Data to process:

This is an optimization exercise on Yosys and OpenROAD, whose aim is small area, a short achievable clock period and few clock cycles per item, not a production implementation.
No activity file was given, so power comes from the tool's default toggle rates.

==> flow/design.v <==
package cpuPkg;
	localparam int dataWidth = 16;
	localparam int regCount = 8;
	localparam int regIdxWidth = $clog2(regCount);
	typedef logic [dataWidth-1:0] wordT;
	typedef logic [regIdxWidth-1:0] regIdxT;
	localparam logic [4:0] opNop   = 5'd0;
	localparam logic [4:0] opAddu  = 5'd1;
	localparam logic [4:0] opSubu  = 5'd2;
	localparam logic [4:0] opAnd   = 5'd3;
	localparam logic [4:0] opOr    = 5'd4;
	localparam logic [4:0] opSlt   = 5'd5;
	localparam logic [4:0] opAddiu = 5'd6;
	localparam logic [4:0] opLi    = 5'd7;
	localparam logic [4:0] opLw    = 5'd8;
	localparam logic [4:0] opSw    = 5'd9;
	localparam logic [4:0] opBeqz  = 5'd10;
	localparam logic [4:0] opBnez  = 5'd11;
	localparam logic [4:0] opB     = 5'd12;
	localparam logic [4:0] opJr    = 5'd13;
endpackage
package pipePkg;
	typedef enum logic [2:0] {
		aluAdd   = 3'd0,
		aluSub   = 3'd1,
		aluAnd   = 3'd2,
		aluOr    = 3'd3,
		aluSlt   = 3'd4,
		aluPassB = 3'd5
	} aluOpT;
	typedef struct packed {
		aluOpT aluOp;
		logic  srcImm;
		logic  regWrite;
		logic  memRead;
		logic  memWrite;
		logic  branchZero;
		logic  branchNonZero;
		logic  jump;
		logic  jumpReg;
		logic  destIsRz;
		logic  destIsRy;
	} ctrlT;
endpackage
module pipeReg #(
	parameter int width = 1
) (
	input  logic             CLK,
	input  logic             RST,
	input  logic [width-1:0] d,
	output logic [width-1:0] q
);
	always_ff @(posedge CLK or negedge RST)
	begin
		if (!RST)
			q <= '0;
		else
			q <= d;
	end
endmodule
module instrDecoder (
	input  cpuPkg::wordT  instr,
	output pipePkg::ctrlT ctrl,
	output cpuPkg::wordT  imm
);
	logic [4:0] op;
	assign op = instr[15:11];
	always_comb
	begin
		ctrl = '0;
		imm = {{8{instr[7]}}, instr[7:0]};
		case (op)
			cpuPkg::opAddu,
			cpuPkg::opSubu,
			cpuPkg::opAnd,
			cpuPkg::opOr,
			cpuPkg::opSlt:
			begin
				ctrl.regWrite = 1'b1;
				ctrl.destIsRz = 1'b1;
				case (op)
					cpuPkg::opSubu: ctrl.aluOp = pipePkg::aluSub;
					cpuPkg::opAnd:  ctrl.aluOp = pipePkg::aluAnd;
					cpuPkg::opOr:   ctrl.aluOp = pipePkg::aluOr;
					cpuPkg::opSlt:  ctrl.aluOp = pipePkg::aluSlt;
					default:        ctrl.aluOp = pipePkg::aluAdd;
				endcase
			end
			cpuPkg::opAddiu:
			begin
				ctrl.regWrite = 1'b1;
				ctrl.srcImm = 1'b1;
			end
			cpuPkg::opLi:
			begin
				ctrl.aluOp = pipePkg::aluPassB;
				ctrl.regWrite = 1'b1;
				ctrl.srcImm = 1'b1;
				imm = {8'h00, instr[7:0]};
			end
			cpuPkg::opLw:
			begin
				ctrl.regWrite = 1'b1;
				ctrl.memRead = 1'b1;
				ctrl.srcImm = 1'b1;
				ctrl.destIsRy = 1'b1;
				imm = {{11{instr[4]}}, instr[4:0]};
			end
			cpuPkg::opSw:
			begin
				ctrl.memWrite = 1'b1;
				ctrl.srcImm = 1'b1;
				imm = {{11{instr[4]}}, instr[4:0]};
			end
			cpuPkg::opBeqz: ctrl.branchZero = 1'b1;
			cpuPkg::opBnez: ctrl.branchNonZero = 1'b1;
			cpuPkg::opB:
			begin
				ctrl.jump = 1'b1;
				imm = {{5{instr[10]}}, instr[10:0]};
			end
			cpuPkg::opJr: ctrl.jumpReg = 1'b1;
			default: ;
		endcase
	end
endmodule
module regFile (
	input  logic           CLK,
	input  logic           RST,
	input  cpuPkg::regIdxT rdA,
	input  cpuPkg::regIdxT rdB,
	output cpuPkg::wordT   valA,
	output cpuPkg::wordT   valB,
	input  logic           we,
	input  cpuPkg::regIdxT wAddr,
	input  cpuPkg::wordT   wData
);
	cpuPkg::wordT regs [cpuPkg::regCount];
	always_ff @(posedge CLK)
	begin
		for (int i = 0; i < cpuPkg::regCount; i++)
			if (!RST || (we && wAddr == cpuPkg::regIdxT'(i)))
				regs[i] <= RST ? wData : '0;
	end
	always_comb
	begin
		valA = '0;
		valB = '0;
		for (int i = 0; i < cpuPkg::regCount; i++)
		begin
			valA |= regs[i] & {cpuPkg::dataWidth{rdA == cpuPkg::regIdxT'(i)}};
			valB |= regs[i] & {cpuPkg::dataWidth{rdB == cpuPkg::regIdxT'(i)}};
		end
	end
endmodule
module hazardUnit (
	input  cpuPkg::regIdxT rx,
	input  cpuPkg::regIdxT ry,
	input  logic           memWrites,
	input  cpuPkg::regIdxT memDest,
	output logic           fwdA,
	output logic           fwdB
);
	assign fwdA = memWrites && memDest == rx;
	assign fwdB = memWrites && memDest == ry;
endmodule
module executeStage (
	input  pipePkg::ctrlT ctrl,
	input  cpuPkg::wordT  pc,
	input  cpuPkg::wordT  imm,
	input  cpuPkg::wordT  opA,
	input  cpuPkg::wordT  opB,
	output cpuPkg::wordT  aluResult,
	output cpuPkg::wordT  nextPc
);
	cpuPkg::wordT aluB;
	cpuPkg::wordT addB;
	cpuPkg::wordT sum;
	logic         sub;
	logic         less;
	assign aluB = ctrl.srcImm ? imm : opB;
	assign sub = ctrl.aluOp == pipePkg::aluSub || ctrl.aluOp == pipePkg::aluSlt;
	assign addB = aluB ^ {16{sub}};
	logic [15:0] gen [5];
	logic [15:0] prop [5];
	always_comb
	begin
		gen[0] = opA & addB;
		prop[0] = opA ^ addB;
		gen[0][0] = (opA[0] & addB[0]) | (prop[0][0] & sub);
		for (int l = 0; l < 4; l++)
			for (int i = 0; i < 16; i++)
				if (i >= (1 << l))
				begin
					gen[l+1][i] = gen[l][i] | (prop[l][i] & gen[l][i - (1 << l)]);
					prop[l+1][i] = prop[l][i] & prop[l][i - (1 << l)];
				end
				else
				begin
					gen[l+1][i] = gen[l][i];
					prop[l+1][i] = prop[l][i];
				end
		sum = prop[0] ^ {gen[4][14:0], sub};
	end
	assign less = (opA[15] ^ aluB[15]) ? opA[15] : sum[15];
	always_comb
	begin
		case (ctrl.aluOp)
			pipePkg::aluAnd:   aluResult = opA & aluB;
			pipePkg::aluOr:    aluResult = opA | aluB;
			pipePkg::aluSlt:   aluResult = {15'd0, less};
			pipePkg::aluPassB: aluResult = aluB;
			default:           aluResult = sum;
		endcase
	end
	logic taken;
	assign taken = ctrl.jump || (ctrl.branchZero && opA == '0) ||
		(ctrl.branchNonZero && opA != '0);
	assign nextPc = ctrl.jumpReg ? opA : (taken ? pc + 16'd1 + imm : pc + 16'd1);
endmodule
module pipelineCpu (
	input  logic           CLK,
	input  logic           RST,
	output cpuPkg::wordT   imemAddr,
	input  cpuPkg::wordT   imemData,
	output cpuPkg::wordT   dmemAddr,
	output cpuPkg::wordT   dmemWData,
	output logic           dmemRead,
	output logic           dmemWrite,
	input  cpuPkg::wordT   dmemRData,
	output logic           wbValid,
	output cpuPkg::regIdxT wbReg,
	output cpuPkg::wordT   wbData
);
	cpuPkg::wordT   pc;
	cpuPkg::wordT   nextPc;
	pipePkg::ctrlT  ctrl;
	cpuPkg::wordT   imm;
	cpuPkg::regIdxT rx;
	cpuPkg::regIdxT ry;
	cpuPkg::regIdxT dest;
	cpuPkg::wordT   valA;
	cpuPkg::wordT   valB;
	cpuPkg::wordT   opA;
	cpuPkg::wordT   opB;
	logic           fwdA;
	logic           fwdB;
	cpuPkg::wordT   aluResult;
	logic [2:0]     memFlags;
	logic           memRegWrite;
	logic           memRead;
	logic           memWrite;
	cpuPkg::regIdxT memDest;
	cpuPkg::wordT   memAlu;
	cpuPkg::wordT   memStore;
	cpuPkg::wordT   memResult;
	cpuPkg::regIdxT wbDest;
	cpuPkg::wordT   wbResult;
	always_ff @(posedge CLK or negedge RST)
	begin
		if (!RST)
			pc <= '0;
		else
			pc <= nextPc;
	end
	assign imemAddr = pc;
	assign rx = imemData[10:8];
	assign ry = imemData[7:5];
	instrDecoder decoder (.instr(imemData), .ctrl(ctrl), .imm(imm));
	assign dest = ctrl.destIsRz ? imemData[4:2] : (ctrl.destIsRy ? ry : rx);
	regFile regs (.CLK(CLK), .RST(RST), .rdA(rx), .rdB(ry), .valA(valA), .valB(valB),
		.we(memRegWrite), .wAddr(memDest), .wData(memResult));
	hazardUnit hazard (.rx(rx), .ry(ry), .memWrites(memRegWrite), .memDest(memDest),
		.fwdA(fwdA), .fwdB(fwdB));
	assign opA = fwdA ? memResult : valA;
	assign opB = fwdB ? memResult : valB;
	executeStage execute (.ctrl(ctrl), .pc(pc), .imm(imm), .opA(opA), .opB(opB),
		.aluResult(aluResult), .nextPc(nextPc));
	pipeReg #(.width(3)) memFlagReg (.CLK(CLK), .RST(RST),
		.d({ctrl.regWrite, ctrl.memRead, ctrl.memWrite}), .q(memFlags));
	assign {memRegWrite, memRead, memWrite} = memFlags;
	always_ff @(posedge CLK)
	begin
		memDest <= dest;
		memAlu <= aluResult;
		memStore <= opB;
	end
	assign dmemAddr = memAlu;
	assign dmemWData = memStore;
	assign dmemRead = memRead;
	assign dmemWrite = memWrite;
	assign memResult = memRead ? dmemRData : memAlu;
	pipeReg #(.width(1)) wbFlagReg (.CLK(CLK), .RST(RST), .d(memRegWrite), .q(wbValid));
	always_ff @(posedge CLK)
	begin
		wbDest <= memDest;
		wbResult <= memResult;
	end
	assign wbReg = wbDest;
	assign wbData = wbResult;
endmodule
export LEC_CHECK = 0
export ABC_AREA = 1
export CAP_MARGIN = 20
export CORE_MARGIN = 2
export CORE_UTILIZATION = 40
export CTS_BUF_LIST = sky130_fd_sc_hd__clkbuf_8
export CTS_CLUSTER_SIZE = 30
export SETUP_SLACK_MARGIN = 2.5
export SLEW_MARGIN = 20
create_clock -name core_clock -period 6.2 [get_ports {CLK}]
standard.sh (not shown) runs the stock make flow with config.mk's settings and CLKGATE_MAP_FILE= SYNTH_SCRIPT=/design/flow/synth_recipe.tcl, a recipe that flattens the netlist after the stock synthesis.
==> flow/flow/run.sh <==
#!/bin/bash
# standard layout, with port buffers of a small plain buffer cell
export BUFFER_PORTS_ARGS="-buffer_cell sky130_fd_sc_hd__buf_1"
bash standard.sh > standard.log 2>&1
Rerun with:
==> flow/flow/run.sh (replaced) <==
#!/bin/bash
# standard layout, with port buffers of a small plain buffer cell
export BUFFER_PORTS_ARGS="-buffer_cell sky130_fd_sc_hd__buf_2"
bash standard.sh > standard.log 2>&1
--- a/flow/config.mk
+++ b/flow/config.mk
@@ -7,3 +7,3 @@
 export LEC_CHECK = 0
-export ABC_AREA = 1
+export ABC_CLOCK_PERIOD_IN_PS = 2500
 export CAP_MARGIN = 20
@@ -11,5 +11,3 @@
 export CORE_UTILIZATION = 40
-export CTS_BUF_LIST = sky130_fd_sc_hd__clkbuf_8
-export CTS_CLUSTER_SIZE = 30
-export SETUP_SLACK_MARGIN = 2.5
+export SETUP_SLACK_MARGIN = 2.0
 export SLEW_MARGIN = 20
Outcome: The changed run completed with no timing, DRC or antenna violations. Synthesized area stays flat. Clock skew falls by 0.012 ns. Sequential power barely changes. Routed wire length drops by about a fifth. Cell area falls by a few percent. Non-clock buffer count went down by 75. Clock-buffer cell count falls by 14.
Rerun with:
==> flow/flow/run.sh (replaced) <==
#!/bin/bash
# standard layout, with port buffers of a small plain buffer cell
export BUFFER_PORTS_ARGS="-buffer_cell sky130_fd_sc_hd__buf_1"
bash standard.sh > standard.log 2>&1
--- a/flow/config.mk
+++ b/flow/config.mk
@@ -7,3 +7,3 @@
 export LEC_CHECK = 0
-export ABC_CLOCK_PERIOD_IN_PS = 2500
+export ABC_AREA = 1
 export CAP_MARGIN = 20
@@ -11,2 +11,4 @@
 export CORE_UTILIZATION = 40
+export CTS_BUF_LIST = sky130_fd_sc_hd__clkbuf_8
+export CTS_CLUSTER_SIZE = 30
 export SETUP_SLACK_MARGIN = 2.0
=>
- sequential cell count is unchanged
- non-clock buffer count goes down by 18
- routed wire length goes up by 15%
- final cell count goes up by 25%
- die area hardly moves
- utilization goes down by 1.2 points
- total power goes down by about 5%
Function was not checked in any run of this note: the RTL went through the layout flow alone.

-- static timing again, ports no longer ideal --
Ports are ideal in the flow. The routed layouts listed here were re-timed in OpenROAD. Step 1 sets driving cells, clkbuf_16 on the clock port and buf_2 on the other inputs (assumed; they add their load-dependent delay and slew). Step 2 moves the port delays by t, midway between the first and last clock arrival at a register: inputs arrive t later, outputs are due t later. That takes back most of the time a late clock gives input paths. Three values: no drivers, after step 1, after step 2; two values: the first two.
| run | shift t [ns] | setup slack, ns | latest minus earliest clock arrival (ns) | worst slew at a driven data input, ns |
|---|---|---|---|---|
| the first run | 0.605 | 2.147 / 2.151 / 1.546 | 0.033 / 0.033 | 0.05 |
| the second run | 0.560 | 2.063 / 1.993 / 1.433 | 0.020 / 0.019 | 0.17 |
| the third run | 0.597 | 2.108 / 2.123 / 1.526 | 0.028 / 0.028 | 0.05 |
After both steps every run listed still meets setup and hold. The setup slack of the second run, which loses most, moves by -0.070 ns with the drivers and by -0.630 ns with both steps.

Your instructions:
Only the lines from the top of the data through the line that contains "localparam logic [4:0] opSubu" should be quoted, exactly as they stand.

Task answer:
This is an optimization exercise on Yosys and OpenROAD, whose aim is small area, a short achievable clock period and few clock cycles per item, not a production implementation.
No activity file was given, so power comes from the tool's default toggle rates.

==> flow/design.v <==
package cpuPkg;
	localparam int dataWidth = 16;
	localparam int regCount = 8;
	localparam int regIdxWidth = $clog2(regCount);
	typedef logic [dataWidth-1:0] wordT;
	typedef logic [regIdxWidth-1:0] regIdxT;
	localparam logic [4:0] opNop   = 5'd0;
	localparam logic [4:0] opAddu  = 5'd1;
	localparam logic [4:0] opSubu  = 5'd2;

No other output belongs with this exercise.